[Collected data]
══════════
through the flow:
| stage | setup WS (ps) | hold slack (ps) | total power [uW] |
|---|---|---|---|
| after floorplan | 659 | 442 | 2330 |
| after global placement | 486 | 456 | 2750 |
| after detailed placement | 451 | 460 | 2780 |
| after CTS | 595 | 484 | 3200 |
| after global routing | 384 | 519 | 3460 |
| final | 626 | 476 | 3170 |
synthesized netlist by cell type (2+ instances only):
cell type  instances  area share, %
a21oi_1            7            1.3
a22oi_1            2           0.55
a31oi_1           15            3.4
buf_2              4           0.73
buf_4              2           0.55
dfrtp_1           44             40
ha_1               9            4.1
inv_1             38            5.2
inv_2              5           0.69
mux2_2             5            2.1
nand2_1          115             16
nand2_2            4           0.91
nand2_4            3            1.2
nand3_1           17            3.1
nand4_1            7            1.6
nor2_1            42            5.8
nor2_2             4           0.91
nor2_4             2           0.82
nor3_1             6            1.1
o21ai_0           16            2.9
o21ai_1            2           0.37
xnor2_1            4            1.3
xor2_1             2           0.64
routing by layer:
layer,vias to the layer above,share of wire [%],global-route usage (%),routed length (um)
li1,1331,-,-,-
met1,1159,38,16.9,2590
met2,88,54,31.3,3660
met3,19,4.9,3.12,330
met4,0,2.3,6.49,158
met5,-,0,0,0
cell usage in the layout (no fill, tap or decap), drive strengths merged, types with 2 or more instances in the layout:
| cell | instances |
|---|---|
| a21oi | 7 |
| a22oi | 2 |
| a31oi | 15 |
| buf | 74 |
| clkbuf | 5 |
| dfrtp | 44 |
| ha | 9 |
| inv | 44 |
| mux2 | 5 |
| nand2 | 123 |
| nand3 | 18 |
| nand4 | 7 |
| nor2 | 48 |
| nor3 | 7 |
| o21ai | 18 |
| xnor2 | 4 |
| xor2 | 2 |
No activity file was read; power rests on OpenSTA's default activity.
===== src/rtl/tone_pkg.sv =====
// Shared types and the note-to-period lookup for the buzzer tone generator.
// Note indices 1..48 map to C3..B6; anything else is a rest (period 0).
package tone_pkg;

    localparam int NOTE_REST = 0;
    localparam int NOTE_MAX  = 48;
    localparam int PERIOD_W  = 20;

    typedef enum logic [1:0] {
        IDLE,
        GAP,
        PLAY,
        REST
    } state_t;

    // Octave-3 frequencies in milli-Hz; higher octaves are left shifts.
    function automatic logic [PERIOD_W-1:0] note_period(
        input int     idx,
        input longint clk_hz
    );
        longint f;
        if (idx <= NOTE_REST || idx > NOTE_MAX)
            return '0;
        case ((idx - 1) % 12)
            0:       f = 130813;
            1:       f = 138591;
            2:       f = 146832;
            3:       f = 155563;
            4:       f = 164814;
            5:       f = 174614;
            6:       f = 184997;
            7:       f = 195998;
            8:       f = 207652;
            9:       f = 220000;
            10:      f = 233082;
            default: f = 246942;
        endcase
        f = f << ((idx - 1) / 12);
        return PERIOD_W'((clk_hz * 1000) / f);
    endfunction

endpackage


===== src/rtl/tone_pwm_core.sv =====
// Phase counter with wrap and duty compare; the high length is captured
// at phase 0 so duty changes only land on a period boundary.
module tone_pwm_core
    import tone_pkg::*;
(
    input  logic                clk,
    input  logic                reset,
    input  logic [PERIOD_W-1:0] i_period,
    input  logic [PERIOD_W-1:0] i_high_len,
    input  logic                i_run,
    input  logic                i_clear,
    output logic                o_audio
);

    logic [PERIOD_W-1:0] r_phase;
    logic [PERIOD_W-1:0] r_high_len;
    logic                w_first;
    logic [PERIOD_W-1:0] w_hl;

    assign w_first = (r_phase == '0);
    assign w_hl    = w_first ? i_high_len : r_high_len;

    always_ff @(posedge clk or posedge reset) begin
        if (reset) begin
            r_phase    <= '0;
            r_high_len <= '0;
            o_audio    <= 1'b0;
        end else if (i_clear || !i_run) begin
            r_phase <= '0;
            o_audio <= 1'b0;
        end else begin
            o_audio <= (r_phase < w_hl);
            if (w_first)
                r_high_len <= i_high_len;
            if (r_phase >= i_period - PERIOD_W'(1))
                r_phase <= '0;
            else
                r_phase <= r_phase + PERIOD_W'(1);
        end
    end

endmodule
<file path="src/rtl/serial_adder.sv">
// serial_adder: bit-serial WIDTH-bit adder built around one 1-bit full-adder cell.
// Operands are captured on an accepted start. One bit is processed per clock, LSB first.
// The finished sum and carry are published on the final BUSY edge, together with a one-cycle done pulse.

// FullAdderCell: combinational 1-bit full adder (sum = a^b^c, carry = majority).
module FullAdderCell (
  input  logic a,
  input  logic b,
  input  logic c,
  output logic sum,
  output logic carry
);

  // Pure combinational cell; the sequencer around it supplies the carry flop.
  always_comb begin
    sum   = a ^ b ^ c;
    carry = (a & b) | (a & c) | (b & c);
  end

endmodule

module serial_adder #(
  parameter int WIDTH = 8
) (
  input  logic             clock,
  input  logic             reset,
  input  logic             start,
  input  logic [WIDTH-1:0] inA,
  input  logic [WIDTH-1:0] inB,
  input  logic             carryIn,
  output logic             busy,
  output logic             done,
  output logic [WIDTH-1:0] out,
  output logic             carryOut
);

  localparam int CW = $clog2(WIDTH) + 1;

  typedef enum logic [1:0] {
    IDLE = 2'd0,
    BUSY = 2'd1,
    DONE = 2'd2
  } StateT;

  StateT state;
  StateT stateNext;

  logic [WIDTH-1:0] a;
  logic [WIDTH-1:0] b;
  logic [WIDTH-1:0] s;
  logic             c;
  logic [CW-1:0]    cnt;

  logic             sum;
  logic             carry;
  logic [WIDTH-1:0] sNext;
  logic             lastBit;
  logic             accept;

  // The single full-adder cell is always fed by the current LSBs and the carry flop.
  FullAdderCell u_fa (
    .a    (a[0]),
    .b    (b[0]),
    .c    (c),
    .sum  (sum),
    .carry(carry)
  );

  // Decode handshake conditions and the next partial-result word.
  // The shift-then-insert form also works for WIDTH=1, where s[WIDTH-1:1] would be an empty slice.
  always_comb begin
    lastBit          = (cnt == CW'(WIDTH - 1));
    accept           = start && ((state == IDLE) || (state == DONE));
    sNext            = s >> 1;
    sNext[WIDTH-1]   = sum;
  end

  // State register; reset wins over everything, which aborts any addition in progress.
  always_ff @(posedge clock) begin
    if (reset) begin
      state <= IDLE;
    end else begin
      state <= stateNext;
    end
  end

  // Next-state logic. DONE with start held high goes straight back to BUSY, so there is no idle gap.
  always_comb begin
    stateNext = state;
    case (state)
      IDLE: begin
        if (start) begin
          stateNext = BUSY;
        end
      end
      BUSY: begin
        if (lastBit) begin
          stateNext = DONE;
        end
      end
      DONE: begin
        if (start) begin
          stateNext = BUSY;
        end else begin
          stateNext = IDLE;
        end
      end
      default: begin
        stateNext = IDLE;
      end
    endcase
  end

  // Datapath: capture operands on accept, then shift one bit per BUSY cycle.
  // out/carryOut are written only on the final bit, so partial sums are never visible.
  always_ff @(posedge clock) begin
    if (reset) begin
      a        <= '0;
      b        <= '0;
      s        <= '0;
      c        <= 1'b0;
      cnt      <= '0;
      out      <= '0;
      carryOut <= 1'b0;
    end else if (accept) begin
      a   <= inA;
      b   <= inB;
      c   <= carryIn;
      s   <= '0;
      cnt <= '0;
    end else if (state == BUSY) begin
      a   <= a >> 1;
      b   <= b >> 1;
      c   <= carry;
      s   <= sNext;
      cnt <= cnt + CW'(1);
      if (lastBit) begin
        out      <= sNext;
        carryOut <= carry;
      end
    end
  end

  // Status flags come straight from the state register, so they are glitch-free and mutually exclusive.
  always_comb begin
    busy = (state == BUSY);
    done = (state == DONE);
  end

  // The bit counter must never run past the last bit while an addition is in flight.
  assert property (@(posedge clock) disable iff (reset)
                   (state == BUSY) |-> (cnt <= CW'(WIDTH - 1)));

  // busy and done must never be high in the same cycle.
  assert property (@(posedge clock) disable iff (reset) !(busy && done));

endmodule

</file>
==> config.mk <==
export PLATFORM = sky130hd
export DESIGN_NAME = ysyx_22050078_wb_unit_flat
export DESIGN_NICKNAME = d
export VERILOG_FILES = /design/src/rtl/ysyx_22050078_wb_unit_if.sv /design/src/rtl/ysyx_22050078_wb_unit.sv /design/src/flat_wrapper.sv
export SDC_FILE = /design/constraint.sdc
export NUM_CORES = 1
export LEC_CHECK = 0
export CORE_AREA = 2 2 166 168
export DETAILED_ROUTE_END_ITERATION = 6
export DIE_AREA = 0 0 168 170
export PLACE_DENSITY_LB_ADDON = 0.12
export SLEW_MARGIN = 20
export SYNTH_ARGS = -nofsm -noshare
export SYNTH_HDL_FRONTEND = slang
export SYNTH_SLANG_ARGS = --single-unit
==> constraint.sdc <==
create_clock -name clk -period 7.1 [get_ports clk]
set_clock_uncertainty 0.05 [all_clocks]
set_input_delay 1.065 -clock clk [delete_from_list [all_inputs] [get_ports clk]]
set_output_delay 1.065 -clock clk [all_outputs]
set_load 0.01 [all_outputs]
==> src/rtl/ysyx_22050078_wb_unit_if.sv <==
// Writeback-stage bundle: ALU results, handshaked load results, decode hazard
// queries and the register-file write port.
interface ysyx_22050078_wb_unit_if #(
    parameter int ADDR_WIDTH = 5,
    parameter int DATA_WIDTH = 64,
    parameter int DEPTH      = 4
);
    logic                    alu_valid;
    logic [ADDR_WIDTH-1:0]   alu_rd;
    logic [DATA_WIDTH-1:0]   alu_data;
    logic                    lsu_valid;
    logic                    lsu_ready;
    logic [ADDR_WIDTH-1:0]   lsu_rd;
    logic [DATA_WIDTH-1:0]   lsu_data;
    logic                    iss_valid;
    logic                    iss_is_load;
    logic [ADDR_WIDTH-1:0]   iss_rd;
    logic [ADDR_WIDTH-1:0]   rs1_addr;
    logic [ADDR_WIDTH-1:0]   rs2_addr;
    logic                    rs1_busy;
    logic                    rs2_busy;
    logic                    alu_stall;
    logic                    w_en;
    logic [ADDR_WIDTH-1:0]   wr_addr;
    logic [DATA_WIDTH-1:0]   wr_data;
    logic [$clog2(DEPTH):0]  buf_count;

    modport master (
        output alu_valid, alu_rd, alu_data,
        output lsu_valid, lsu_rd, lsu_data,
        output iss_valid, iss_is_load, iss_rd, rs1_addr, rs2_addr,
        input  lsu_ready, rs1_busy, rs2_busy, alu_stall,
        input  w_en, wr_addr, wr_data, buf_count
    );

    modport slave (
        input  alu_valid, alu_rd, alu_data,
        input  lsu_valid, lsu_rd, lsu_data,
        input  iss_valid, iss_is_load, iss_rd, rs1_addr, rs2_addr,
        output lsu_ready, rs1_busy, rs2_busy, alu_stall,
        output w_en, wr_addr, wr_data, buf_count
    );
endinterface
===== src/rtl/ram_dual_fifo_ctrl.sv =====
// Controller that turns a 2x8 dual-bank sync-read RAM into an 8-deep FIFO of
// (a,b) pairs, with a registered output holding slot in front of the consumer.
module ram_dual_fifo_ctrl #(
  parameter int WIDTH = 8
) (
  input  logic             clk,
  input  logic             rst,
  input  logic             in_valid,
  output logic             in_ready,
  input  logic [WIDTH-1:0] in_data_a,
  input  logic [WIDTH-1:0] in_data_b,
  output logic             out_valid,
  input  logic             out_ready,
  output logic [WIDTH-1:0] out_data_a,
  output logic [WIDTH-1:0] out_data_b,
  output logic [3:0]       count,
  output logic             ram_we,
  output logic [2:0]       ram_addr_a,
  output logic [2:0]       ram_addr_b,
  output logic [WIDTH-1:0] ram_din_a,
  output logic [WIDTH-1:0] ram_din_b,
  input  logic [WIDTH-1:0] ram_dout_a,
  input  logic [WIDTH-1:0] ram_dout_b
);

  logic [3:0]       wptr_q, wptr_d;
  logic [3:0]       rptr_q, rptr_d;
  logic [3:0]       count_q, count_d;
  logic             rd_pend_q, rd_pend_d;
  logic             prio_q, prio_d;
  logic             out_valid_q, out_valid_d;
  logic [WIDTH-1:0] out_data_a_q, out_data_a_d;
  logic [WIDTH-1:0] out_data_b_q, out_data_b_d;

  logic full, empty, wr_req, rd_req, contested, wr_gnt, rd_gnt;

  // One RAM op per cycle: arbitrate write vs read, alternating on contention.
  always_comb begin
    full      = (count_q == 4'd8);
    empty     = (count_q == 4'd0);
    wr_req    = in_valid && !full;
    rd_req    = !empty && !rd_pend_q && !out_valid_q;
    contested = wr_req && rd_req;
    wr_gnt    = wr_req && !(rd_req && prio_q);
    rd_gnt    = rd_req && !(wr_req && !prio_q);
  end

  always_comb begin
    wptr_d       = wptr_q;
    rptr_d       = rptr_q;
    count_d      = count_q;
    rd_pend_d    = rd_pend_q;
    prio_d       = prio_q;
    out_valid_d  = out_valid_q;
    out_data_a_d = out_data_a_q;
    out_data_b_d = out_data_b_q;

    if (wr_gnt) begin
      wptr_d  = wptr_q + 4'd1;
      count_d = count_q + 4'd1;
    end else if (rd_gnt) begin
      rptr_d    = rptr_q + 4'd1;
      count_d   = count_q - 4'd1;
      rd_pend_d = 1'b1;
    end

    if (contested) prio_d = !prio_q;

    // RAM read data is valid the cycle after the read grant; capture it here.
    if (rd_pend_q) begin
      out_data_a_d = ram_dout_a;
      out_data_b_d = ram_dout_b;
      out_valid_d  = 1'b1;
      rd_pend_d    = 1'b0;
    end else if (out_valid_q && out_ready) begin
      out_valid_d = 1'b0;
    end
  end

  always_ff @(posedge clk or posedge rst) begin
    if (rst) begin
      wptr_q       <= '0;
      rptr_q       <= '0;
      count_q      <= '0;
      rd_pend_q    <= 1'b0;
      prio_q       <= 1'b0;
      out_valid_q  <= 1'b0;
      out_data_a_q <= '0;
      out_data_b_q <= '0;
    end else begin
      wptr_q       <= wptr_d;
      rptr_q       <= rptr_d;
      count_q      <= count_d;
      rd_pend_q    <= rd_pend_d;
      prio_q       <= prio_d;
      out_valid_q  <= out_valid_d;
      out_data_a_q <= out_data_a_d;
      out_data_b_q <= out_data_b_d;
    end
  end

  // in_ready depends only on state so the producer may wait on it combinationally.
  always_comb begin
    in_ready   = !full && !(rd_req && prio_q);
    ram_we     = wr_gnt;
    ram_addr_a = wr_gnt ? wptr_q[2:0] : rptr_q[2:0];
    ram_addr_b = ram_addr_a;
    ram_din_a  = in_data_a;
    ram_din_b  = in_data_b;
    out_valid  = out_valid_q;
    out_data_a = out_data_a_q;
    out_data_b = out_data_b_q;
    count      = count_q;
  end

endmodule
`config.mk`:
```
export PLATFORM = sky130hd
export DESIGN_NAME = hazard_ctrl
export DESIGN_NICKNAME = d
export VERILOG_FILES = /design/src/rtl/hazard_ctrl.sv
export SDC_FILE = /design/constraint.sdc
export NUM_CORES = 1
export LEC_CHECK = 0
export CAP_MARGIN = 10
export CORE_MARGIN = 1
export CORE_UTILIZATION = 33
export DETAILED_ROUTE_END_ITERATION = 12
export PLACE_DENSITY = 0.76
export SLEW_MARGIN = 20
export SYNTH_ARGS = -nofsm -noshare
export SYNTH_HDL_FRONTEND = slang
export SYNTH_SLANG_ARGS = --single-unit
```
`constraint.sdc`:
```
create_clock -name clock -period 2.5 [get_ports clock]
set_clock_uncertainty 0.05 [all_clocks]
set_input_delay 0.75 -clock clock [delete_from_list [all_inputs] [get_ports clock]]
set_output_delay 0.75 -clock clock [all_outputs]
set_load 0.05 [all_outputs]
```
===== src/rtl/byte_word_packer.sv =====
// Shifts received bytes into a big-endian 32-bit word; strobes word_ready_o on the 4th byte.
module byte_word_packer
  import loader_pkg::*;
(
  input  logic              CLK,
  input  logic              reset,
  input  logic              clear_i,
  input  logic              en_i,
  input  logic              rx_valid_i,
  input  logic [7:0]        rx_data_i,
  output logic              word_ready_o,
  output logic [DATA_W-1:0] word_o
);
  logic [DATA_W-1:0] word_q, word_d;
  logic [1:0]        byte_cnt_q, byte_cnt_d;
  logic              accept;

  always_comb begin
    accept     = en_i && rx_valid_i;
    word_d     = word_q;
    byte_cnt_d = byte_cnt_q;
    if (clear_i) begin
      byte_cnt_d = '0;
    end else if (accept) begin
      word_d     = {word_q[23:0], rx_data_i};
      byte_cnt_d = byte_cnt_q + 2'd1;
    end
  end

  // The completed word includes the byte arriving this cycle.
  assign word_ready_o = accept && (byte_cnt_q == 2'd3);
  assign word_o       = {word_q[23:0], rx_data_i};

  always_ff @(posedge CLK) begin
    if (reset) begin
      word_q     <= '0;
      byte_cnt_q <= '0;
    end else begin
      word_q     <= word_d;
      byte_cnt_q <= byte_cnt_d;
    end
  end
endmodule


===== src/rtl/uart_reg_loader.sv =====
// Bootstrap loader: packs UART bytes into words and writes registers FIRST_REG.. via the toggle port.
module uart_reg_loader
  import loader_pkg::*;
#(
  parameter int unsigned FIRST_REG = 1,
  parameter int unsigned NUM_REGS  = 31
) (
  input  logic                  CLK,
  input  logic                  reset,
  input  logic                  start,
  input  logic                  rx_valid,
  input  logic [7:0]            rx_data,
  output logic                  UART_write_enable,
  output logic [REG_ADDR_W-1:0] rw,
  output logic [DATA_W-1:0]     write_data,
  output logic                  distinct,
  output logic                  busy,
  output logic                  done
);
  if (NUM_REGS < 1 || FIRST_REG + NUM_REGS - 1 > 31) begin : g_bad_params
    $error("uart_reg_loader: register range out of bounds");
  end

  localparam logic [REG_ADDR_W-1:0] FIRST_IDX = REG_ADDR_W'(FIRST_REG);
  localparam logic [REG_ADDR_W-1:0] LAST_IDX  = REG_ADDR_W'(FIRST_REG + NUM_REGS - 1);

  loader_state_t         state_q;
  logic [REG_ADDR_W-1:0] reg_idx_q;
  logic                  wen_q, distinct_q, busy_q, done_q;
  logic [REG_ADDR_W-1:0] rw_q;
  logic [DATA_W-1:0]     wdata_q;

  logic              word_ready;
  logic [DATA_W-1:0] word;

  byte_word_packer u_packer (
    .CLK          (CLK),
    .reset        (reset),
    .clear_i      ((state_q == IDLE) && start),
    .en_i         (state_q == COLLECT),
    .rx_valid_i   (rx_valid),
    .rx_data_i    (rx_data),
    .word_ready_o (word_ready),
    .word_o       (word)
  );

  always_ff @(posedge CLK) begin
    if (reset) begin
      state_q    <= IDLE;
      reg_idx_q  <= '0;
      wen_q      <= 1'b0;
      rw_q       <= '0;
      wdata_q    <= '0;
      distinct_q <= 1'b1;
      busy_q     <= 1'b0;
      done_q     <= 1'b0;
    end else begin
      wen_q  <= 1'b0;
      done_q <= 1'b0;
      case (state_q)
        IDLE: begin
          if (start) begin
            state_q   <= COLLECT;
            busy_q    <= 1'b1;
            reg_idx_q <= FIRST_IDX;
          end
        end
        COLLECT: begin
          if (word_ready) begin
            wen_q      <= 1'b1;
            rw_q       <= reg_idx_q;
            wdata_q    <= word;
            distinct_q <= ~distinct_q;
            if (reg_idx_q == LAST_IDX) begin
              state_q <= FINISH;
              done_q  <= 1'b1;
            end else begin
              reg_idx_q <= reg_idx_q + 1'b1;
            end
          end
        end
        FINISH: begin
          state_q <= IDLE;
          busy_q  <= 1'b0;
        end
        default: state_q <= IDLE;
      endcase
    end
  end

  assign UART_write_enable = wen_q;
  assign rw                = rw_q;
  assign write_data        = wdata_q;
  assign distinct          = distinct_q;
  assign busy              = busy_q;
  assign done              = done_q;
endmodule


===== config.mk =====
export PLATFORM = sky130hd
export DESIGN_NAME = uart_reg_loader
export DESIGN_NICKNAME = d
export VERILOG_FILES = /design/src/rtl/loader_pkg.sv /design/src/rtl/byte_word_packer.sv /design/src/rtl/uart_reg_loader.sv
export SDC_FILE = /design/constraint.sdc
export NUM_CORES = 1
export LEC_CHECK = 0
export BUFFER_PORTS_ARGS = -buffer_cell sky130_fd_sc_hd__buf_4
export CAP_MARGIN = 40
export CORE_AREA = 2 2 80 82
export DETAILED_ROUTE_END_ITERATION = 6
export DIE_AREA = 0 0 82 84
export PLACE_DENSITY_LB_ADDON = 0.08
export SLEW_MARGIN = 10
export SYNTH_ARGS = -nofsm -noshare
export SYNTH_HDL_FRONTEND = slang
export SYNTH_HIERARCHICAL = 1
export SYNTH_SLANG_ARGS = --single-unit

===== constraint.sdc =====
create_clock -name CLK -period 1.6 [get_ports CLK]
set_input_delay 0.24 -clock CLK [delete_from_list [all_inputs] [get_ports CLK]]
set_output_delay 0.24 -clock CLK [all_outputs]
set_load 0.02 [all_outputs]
══════════
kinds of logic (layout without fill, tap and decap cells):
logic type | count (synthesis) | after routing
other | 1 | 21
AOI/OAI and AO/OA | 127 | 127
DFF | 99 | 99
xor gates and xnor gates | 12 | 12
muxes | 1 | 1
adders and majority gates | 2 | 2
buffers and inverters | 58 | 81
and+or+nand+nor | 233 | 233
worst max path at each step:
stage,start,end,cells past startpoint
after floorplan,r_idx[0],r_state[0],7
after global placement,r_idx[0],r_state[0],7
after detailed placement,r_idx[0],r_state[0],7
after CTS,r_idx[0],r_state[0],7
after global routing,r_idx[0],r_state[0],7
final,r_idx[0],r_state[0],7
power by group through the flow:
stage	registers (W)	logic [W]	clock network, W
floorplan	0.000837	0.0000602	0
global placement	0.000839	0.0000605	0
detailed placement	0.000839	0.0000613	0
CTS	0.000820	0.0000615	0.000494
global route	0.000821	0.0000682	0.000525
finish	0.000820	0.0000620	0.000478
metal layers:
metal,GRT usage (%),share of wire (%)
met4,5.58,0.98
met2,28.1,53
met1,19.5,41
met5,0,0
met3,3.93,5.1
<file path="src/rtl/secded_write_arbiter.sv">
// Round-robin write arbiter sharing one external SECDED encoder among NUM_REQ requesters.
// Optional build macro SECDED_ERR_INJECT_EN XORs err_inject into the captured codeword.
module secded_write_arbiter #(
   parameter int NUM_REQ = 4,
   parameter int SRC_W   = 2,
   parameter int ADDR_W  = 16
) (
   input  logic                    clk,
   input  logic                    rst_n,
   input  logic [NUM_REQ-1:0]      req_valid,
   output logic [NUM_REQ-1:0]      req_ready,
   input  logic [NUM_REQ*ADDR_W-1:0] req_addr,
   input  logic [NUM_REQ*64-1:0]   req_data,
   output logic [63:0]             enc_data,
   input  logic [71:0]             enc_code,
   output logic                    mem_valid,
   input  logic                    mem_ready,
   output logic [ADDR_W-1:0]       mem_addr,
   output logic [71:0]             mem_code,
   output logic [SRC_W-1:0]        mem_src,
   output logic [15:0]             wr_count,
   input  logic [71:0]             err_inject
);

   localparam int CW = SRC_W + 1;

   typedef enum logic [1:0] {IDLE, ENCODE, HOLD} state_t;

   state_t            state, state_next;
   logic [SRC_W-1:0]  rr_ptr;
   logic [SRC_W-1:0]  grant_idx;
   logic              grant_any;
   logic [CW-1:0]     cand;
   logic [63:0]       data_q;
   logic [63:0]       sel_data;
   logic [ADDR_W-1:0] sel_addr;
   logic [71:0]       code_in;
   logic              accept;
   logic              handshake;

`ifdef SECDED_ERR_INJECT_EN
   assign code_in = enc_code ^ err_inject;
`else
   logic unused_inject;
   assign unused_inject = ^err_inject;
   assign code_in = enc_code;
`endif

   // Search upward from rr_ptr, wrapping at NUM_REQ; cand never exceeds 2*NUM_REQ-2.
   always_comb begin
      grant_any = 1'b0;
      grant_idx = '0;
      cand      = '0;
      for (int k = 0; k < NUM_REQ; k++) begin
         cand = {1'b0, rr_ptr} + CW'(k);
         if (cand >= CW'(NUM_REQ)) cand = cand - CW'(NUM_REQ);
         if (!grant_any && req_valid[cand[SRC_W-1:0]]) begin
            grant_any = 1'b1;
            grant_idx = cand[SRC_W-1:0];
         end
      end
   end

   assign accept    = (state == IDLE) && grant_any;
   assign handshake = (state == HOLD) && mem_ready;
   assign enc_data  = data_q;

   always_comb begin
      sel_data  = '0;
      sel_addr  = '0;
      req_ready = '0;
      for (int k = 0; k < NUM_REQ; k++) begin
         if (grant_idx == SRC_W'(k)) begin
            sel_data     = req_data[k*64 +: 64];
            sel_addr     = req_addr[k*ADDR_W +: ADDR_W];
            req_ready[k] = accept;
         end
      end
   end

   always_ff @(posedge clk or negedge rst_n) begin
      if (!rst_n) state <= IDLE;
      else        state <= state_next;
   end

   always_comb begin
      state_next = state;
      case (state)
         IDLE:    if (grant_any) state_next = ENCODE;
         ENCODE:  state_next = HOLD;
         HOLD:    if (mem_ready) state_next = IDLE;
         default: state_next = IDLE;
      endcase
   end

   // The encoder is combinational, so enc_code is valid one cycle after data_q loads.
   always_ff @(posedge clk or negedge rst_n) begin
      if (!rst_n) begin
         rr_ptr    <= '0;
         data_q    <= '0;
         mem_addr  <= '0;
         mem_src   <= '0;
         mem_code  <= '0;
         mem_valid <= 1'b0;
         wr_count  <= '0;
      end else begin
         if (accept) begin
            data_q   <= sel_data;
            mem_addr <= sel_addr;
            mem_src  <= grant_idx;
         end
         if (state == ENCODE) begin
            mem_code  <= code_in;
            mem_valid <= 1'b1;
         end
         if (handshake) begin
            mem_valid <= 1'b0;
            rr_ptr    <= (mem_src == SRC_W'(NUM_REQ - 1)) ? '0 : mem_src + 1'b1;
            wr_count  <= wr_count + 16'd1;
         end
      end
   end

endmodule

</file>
══════════
> [TASK ITEM]:
Every line of the entries that includes "global" must be copied into the answer.

> [EXERCISE OUTPUT]:
| after global placement | 486 | 456 | 2750 |
| after global routing | 384 | 519 | 3460 |
layer,vias to the layer above,share of wire [%],global-route usage (%),routed length (um)
after global placement,r_idx[0],r_state[0],7
after global routing,r_idx[0],r_state[0],7
global placement	0.000839	0.0000605	0
global route	0.000821	0.0000682	0.000525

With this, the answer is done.